Another reason that servanthood is such an off-putting concept is the assumption that servanthood is the result of victimhood. Those who are servants are servants because they are made to be, either overtly, or through being oppressed into a fatalistic resignation. The stronger in this world—meaning the educated, the connected, or the otherwise privileged—the stronger in this world naturally rule over the weaker in this world —the poor, the illiterate, minorities, all of which breeds a seething resentment that is potentially dangerous as it grows in strength. Yes, servanthood as a nasty reputation, and it’s not hard to see why.

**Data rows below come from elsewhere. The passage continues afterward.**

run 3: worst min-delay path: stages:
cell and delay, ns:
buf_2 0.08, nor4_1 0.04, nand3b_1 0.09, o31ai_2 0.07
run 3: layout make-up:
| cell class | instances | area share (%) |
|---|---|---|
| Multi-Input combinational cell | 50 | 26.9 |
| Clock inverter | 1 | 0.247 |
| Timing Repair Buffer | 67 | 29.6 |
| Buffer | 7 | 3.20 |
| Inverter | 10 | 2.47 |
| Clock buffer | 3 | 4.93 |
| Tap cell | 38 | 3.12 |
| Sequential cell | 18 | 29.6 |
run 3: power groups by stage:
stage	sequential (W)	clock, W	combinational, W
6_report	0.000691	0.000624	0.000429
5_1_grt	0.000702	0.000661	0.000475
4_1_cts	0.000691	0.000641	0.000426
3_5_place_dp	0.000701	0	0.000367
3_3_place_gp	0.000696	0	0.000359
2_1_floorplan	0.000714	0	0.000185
[config.mk]
export PLATFORM = sky130hd
export DESIGN_NAME = dmx_top
export DESIGN_NICKNAME = d
export VERILOG_FILES = /design/src/rtl/dmx_pkg.sv /design/src/rtl/dmx_ctrl.sv /design/src/rtl/dmx_datapath.sv /design/src/rtl/dmx_top.sv
export SDC_FILE = /design/constraint.sdc
export NUM_CORES = 1
export LEC_CHECK = 0
export BUFFER_PORTS_ARGS = -buffer_cell sky130_fd_sc_hd__clkbuf_2
export CAP_MARGIN = 20
export CORE_UTILIZATION = 59
export CTS_CLUSTER_DIAMETER = 120
export DETAILED_ROUTE_END_ITERATION = 12
export HOLD_SLACK_MARGIN = 0.02
export PLACE_DENSITY = 0.81
export SLEW_MARGIN = 15
export SYNTH_ARGS = -nofsm -noshare
export SYNTH_HDL_FRONTEND = slang
export SYNTH_SLANG_ARGS = --single-unit
[constraint.sdc]
create_clock -name clk -period 3.1 [get_ports clk]
set_clock_uncertainty 0.15 [all_clocks]
set_input_delay 0.93 -clock clk [delete_from_list [all_inputs] [get_ports clk]]
set_output_delay 0.93 -clock clk [all_outputs]
set_load 0.02 [all_outputs]
[src/rtl/dmx_pkg.sv]
package dmx_pkg;
  // Strobes passed from control to datapath each cycle
  typedef struct packed {
    logic capture;  // take the input word into the pipeline
    logic toA;      // captured word is bound for port A (else port B)
    logic flush;    // freeze outputs and discard in-flight words
  } dmxStrobes_t;
endpackage

[src/rtl/dmx_ctrl.sv]
module dmx_ctrl
  import dmx_pkg::*;
(
  input  logic        clk,
  input  logic        rstN,
  input  logic        syncIn,
  output dmxStrobes_t str
);
  logic phaseQ;

  always_ff @(posedge clk) begin
    if (!rstN)       phaseQ <= 1'b0;
    else if (syncIn) phaseQ <= 1'b0;
    else             phaseQ <= ~phaseQ;
  end

  always_comb begin
    str.capture = ~syncIn;
    str.toA     = phaseQ;
    str.flush   = syncIn;
  end

  // consecutive captures go to opposite ports
  p_alternate_r1: assert property (@(posedge clk) disable iff (!rstN)
    str.capture |=> (!str.capture || (str.toA != $past(str.toA))));

  // first capture after sync release is bound for port B
  p_sync_first_b_r4: assert property (@(posedge clk) disable iff (!rstN)
    $fell(syncIn) |-> (str.capture && !str.toA));
endmodule

[src/rtl/dmx_datapath.sv]
module dmx_datapath
  import dmx_pkg::*;
#(
  parameter int DATA_W = 10,
  parameter int LAT    = 6
)(
  input  logic              clk,
  input  logic              rstN,
  input  dmxStrobes_t       str,
  input  logic [DATA_W-1:0] sampleIn,
  input  logic              overIn,
  input  logic              parMode,
  input  logic              twosFmt,
  output logic [DATA_W-1:0] portAData,
  output logic              portAOver,
  output logic [DATA_W-1:0] portBData,
  output logic              portBOver,
  output logic              dataClk
);
  localparam int WORD_W = DATA_W + 1;
  localparam logic [DATA_W-1:0] MSB_MASK = {1'b1, {(DATA_W-1){1'b0}}};

  logic [LAT-1:0]    vld;
  logic [LAT-1:0]    tag;
  logic [WORD_W-1:0] word [LAT];

  logic              holdV;
  logic [WORD_W-1:0] holdWord;
  logic [WORD_W-1:0] portAWord, portBWord;
  logic              dataClkQ;

  logic              lastV, lastTag;
  logic [WORD_W-1:0] lastWord;

  // Capture stage: apply format and tag the destination port
  always_ff @(posedge clk) begin
    if (!rstN) vld[0] <= 1'b0;
    else       vld[0] <= str.capture;
    tag[0]  <= str.toA;
    word[0] <= {overIn, twosFmt ? (sampleIn ^ MSB_MASK) : sampleIn};
  end

  // Delay stages; a flush clears every valid bit
  for (genvar s = 1; s < LAT; s++) begin : g_stage
    always_ff @(posedge clk) begin
      if (!rstN || str.flush) vld[s] <= 1'b0;
      else                    vld[s] <= vld[s-1];
      tag[s]  <= tag[s-1];
      word[s] <= word[s-1];
    end
  end

  assign lastV    = vld[LAT-1];
  assign lastTag  = tag[LAT-1];
  assign lastWord = word[LAT-1];

  // Extra port A stage used in parallel timing
  always_ff @(posedge clk) begin
    if (!rstN || str.flush) holdV <= 1'b0;
    else                    holdV <= lastV && lastTag;
    if (lastV && lastTag) holdWord <= lastWord;
  end

  // Output registers
  always_ff @(posedge clk) begin
    if (!rstN) begin
      portAWord <= '0;
      portBWord <= '0;
      dataClkQ  <= 1'b0;
    end else if (!str.flush) begin
      if (lastV && !lastTag) portBWord <= lastWord;
      if (parMode) begin
        if (holdV) portAWord <= holdWord;
      end else if (lastV && lastTag) begin
        portAWord <= lastWord;
      end
      if (lastV) dataClkQ <= ~lastTag;
    end
  end

  assign portAData = portAWord[DATA_W-1:0];
  assign portAOver = portAWord[DATA_W];
  assign portBData = portBWord[DATA_W-1:0];
  assign portBOver = portBWord[DATA_W];
  assign dataClk   = dataClkQ;

  // outputs frozen across a sync-high edge
  p_freeze_r3: assert property (@(posedge clk) disable iff (!rstN)
    str.flush |=> ($stable(portAWord) && $stable(portBWord) && $stable(dataClkQ)));

  // a new port B word always comes with the data clock high
  p_b_clk_high_r2: assert property (@(posedge clk) disable iff (!rstN)
    !$stable(portBWord) |-> dataClkQ);

  // interleaved, port A changes as the data clock falls
  p_int_a_edge_r5: assert property (@(posedge clk) disable iff (!rstN)
    (!parMode && !$past(parMode) && !$stable(portAWord)) |-> $fell(dataClkQ));

  // parallel, port A changes on the edge where the data clock rises
  p_par_a_edge_r6: assert property (@(posedge clk) disable iff (!rstN)
    (parMode && $past(parMode) && !$stable(portAWord)) |-> $rose(dataClkQ));
endmodule

[src/rtl/dmx_top.sv]
module dmx_top
  import dmx_pkg::*;
#(
  parameter int DATA_W = 10,
  parameter int LAT    = 6
)(
  input  logic              clk,
  input  logic              rstN,
  input  logic [DATA_W-1:0] sampleIn,
  input  logic              overIn,
  input  logic              syncIn,
  input  logic              parMode,
  input  logic              twosFmt,
  output logic [DATA_W-1:0] portAData,
  output logic              portAOver,
  output logic [DATA_W-1:0] portBData,
  output logic              portBOver,
  output logic              dataClk
);
  dmxStrobes_t str;

  dmx_ctrl u_ctrl (
    .clk    (clk),
    .rstN   (rstN),
    .syncIn (syncIn),
    .str    (str)
  );

  dmx_datapath #(.DATA_W(DATA_W), .LAT(LAT)) u_dp (
    .clk       (clk),
    .rstN      (rstN),
    .str       (str),
    .sampleIn  (sampleIn),
    .overIn    (overIn),
    .parMode   (parMode),
    .twosFmt   (twosFmt),
    .portAData (portAData),
    .portAOver (portAOver),
    .portBData (portBData),
    .portBOver (portBOver),
    .dataClk   (dataClk)
  );
endmodule

# Yosys cells after proc, flatten, opt, wreduce, memory -nomap -nowiden
# Memories as Yosys holds them, arrays and structs flattened.
# Cells that the tools add are included.
# Widths: inputs -> output; s select.
[classes]
eq_ne = 1
mux = 4
bitwise = 5
reduce_logical = 10
[op_table]
columns = ["cell", "count"]
rows = [
  ["$mux 11", 3],
  ["$mux 10", 1],
  ["$not 1->1", 5],
  ["$reduce_and 2->1", 2],
  ["$reduce_and 3->1", 1],
  ["$logic_and 1x1->1", 2],
  ["$logic_not 1->1", 2],
  ["$ne 2x1->1 const B", 1],
  ["$reduce_bool 2->1", 1],
  ["$reduce_or 2->1", 1],
  ["$logic_or 1x1->1", 1],
]
[totals]
regBits = 48
ram_bits = 66
input_bits = 16
output_inout_bits = 23
wordCells = 39
mem_count = 1
[memory_table]
columns = ["memory", "words", "width", "rd", "rd_ports_with_merged_regs", "wr", "line", "text"]
rows = [
  ["u_dp.word", 6, 11, 6, 0, 6, "dmx_datapath.sv:25", "logic [WORD_W-1:0] word [LAT];"],
]

# Logic depth before layout (Yosys ltp)
[logic_depth]
ltp_word = 3
mapped_depth = 4
ltp_nobuf = 3

# By module
# From an unflattened synthesis, not the netlist that was laid out.
[unflattened]
hier_cells = 199
area_unflattened_um2 = 3055.4
[modules_own_cells]
columns = ["mod", "instances", "cells_per_inst", "area_per_inst_um2", "seq_area_each_um2"]
rows = [
  ["dmx_datapath", 1, 194, 3004.1, 2372.3],
  ["dmx_ctrl", 1, 5, 51.3, 20.0],
]

# Least setup slack after synthesis
# OpenSTA, ideal clock, no wires.
[synth_path]
kind = "input to register"
startpoint = "in parMode"
endpoint = "reg u_dp.portAWord[0]"
setup_time_ps = 119
t_arrival_ps = 1595
t_required_ps = 2831
setup_slack_ps = 1236
stages = 4
path_buffers = 1
cell_sequence = "nand3b_1 > buf_2 > o21a_1 > o221a_2"
[synth_via]
elab_chain_cells = 2
word_cells_on_any_way = 4
classes_between = "eq/ne: 1; mux: 1; reduce/logical: 2"
[synth_rtl]
columns = ["item", "line", "text"]
rows = [
  ["from (decl)", "dmx_top.sv:12", "input logic parMode,"],
  ["$ne 2x1->1 (no source line) or $reduce_bool 2->1 (tied branches)", "-", ""],
  ["$reduce_and 3->1 (no source line)", "-", ""],
  ["to (signal assigned)", "dmx_datapath.sv:73", "if (holdV) portAWord <= holdWord;"],
  ["to (signal assigned)", "dmx_datapath.sv:75", "portAWord <= lastWord;"],
  ["to (decl)", "dmx_datapath.sv:29", "logic [WORD_W-1:0] portAWord, portBWord;"],
]
# Parallel ways exist; a longest one is shown, timed or not.
# A chain may end at the register's enable or synchronous reset.

# Worst setup path after layout
[layout_path]
startpoint = "reg u_dp.portBWord[10]"
endpoint = "out portBOver"
[layout_lines]
columns = ["item", "line", "text"]
rows = [
  ["from (decl)", "dmx_datapath.sv:29", ""],
  ["from (signal assigned)", "dmx_datapath.sv:71", "if (lastV && !lastTag) portBWord <= lastWord;"],
  ["to (decl)", "dmx_top.sv:17", "output logic portBOver,"],
]
# No word-level cell between the ends.

==> summary.md <==
| Metric | Value |
|---|---|
| Vias in the first global route | 1529 |
| Post-synth top flop | dfxtp_1 |
| Port bufs | 38 |
| Pin count of the biggest net entering global routing | 25 |
| CP top delay family | flip-flops |
| Crit end category | output pin |
| Rows | 25 |
| Iter 0 DRT Violations | 51 |
| Final WS setup | 996 ps |
| Cell-internal power | 2.76 mW |
| CTS Buf Count | 17 |
| Peak Freq | 475 MHz |
| Area of the multi-input gates | 586 um^2 |
| Final setup fails | 0 |
| Met3 wire len | 167 um |
| Final Routed Wirelength | 4410 um |
| I/O Pins | 39 |
| Worst-path maximum fanout | 2 |
| Root Driver | clkbuf_8 |
| Die height | 73.6 um |
| Slew Viols, Final | 0 |
| FF+latch count, synth | 114 |
| CTS Hold Bufs | 0 |
| FILL cells | 300 |
| WL met2 | 2290 um |
| Crit path launch type | flop |
| Share of cells above drive strength 1 | 31.0% |
| Resize count post-CTS | 0 |
| Post-DR wirelength/cell | 13.6 um |
| Synth area leader | dfxtp_1 |
| Area of the core | 4820 um^2 |
| Via count of the routed design | 1551 |
| Worst min path class | reg2reg |
| Register area share after synthesis | 79.1% |
| Worst Path Arrival | 1020 ps |
| Clk slew on worst S/H paths | 50 ps |
| CTS Buffer Depth | 2 |
| Final Util | 79.6% |
| Largest stage delay on the critical path | 340 ps |
| Routability Congestion | 0.758 |
| FF+latch area | 2390 um^2 |
| Synth warnings | 0 |
| Xor and xnor area share after synthesis | 0.290% |
| Vias/cell | 4.77 |
| Post-DRT Antenna Nets | 0 |
| Worst-margin pin slew | 748 ps |
| Min cycle time layout | 2100 ps |
| Hpwl dp | 2630 um |
| Status | finished clean |
| DRC | 0 |
| GRT Residual Overflow | 0 |
| Initial antenna violation count | 0 |
| M1 WL | 1870 um |
| First-pass GRT wire length | 7160 um |
| Post-synth EDFFs | 11 |
| Highest metal used | met4 |
| VDD IR-drop max | 0.692 mV |
| CTS tree | yes |
| Switch share | 18.8% |
| Clk pwr share | 52.9% |
| Number of diodes | 0 |
| CTS sink cnt | 114 |
| Main combinational cell family by area after synthesis | compound AO/OA/AOI/OAI gates |
| Post-synthesis mux area share | 3.64% |
| Synth area leaders | dfxtp_1, edfxtp_1, o221a_2, mux2i_1, nor2b_1 |
| PD cells | 885 nW/um^2 |
| Leakage | 1.61 nW |
| Slew margin rel. | 50.1% |
| Postcts setup bufs | 0 |
| Area of the mapped netlist | 3020 um^2 |
| Area Overhead vs Synth | 26.9% |
| Distinct cells, synth | 19 |
| Pre-CTS setup slack | 625 ps |
| Initial core utilization | 62.8% |
| Overall Global Routing Usage | 19.5% |
| Final #Nets | 261 |
| WP buf/inv | 1 |
| Final TNS setup | 0 ps |
| Complex-gate fraction of the synthesized area | 9.89% |
| Die footprint | 5420 um^2 |
| Critical path type | reg2out |
| Gate Count Post-Synth | 195 |
| Max_cap viols | 0 |
| RSZ-0062 raised after global routing | false |
| Final hold vios | 0 |
| Post-Syn Nets | 211 |
| Final Power | 3.40 mW |
| CP max stage cell | dfxtp_1 |
| DRT Pass-1 Iters | 4 |
| Crit share post-route | 67.9% |
| Worst Path Required | 2020 ps |
| Share of the synthesized area in the top cell type | 68.2% |
| H-Tree Depth | 4 |
| Combinational power share | 1.0% |
| Adder-cell area share of the yosys netlist | 0% |
| Synth Area per Inst | 15.5 um^2 |
| Chip width | 73.6 um |
| Clk_lat worst skew | 500 ps |
| Proportion of power drawn by flip-flops and latches | 46.1% |
| Post-synth ARST share | 0% |
| CP Cell Sequence | clkbuf_2 |
| Sw power | 0.639 mW |
| Area share of and/or/nand/nor cells after synthesis | 5.54% |
cell families after synthesis:
family	count (synthesis)
AND/OR/NAND/NOR	25
AO/OA/AOI/OAI	35
XOR/XNOR	1
flip-flops	114
buffers and inverters	9
multiplexers	11
placed cells by master (no fill, tap or decap), types with 2 or more instances in the layout:
cell type / n
dfxtp_1: 103
clkbuf_2: 38
clkbuf_16: 18
nor2b_1: 14
mux2i_1: 11
o21a_1: 11
a21o_1: 11
o221a_2: 11
edfxtp_1: 11
and2_1: 7
clkinv_2: 5
clkbuf_8: 3
clkbuf_1: 3
a21oi_1: 2
synth_stat cells (all sizes together) (2+ instances only):
cell type and n:
dfxtp 103, nor2b 14, a21o 11, edfxtp 11, mux2i 11, o21a 11
o221a 11, and2 7, clkbuf 5, buf 3, a21oi 2
flip-flops by register name, indices dropped and copies added (netlist names):
register	count
u_dp.portAWord	11
u_dp.holdV	1
u_dp.lastV	1
u_dp.portBWord	11
u_ctrl.phaseQ	1
u_dp.tag	5
u_dp.vld	5
u_dp.word	66
u_dp.dataClk	1
u_dp.lastTag	1
u_dp.holdWord	11
worst paths after layout:
kind / cells past startpoint / startpoint / end / slack (ps)
min reg2reg: 0 / u_dp.word[2][9] / u_dp.word[3][9] / 170
max reg2reg: 3 / u_dp.lastV / u_dp.portBWord[9] / 1450
min: 0 / u_dp.word[2][9] / u_dp.word[3][9] / 170
max: 1 / u_dp.portBWord[10] / portBOver / 1000
power groups by stage:
stage	Clock [mW]	Sequential [mW]	Combinational [mW]
2_1_floorplan	0	1.59	0.0191
3_3_place_gp	0	1.59	0.0320
3_5_place_dp	0	1.59	0.0331
4_1_cts	1.83	1.57	0.0338
5_1_grt	1.91	1.57	0.0363
6_report	1.80	1.57	0.0334
per-layer routing:
layer	GRT usage, %	up-vias
met3	11.5	10
met4	10.3	0
met2	31.9	41
met5	0	-
li1	-	772
met1	19.4	728
layout make-up:
| cell class | count | area share (%) |
|---|---|---|
| inverter | 1 | 0.0978 |
| tap | 67 | 2.19 |
| timing repair buffer | 39 | 5.15 |
| clock buffer | 24 | 13.1 |
| multi-input combinational | 72 | 15.3 |
| clock inverter | 8 | 1.83 |
| sequential | 114 | 62.4 |
stage by stage:
stage / hold WS [ps] / instances / area (um^2)
after floorplan: 160 / 195 / 3020
after global placement: 160 / 293 / 3260
after detailed placement: 162 / 293 / 3260
after CTS: 171 / 325 / 3840
after global routing: 175 / 325 / 3840
final: 172 / 325 / 3840
No activity file was read; power rests on OpenSTA's default activity.
--- config.mk ---
export PLATFORM = sky130hd
export DESIGN_NAME = irq_prio_ctrl
export DESIGN_NICKNAME = d
export VERILOG_FILES = /design/src/rtl/irq_pkg.sv /design/src/rtl/irq_sync.sv /design/src/rtl/irq_pending.sv /design/src/rtl/irq_resolver.sv /design/src/rtl/irq_prio_ctrl.sv
export SDC_FILE = /design/constraint.sdc
export NUM_CORES = 1
export LEC_CHECK = 0
export BUFFER_PORTS_ARGS = -buffer_cell sky130_fd_sc_hd__buf_2
export CAP_MARGIN = 5
export CORE_UTILIZATION = 41
export CTS_BUF_LIST = sky130_fd_sc_hd__clkbuf_8 sky130_fd_sc_hd__clkbuf_16
export DETAILED_ROUTE_END_ITERATION = 6
export SYNTH_ARGS = -nofsm -noshare
export SYNTH_HDL_FRONTEND = slang
export SYNTH_SLANG_ARGS = --single-unit
--- constraint.sdc ---
create_clock -name clk -period 6.5 [get_ports clk]
set_input_delay 0 -clock clk [delete_from_list [all_inputs] [get_ports clk]]
set_output_delay 0 -clock clk [all_outputs]
set_load 0.005 [all_outputs]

As friends and followers of Jesus, however, we do not get caught in these traps. We have the opportunity to grow beyond inferiority or self-hatred or victimhood into the sort of servanthood of which Jesus is the true example and model. And Jesus himself had a model; his experience was prefigured in the moving poetry of Isaiah, in what are known as the Servant Songs. In the well-known words of chapter 53, we get a glimpse into the authentic character of servanthood:
Surely he has borne our griefs and carried our sorrows ... he was wounded for our transgressions, he was bruised for our iniquities, and upon him was the chastisement that made us whole ... He was oppressed and he was afflicted, yet he opened not his mouth ... he was numbered among the transgressors; yet he bore the sins of many, and made intercession for the transgressors.
The Suffering Servant of Isaiah, and Jesus in fulfillment of the prophecy, was a servant, but not a victim. He offered himself voluntarily. He was a servant, but in that servanthood revealed himself, not as inferior to those whom he served, but as vastly superior to them, able to bring them to salvation. He was a servant, but it was not because he had a poor self image or low self esteem; rather, he was the only human being ever to have an unblinkingly accurate view of himself. His servanthood was rooted in purpose and mission, not in self-hatred or fatalistic resignation.

True servanthood is ordered toward specific goals: the glory of God and the salvation of humankind. Christian leaders are servant leaders. Servant leadership is humble, but not servile. It is gentle, but not weak. It is never trivial or obsequious, because it is driven by mission. Jesus is the model of servant leadership, and he invites his disciples—his friends, his followers, all Christians, in other words—to imitate his example.

The West Wing staffers whose earlier lives we were allowed to sneak a peak into were all in an unusually reflective and introspective mood in that season premiere episode. There has been an assassination attempt on President Bartlett; the president was only slightly injured, but one of his aides is seriously wounded by gunfire. His life hangs in the balance. Everyone is traumatized. The intoxicating joy ride of working in the very seat of world power has come to a halt. Reality has intruded. They indeed got their reward for serving on the campaign, but there is risk even in the reward; sacrifice and suffering remain on the menu.

This is precisely the lesson that James and John needed to learn when they made their audacious request of Jesus. Amazingly, he resisted the temptation to indulge in sarcasm. Instead, he tried to give them an idea of the implication of what they were asking: “Are you able to drink the cup that I drink, or to be baptized with the baptism with which I am baptized?” The way of Jesus is the way of the cross, and so the way of following Jesus is also the way of the cross. There is no immunity from the intrusion of reality. There is reward, but there is vulnerability. There is joy, but there is sacrifice.

Jesus’ pattern is our pattern, and therein lies our hope. It begins with voluntary servanthood—an availability to become possessed by and passionate about God’s purpose and activity in this world, the church’s mission of restoring all people to unity with God and one another in Christ Jesus. The servant life continues in sacrificial suffering, identification with the redemptive self-offering of Christ on the cross. And it culminates, then, in transformation, joy, victory, and vindication. This is the way of servanthood; this is the way of life. Amen.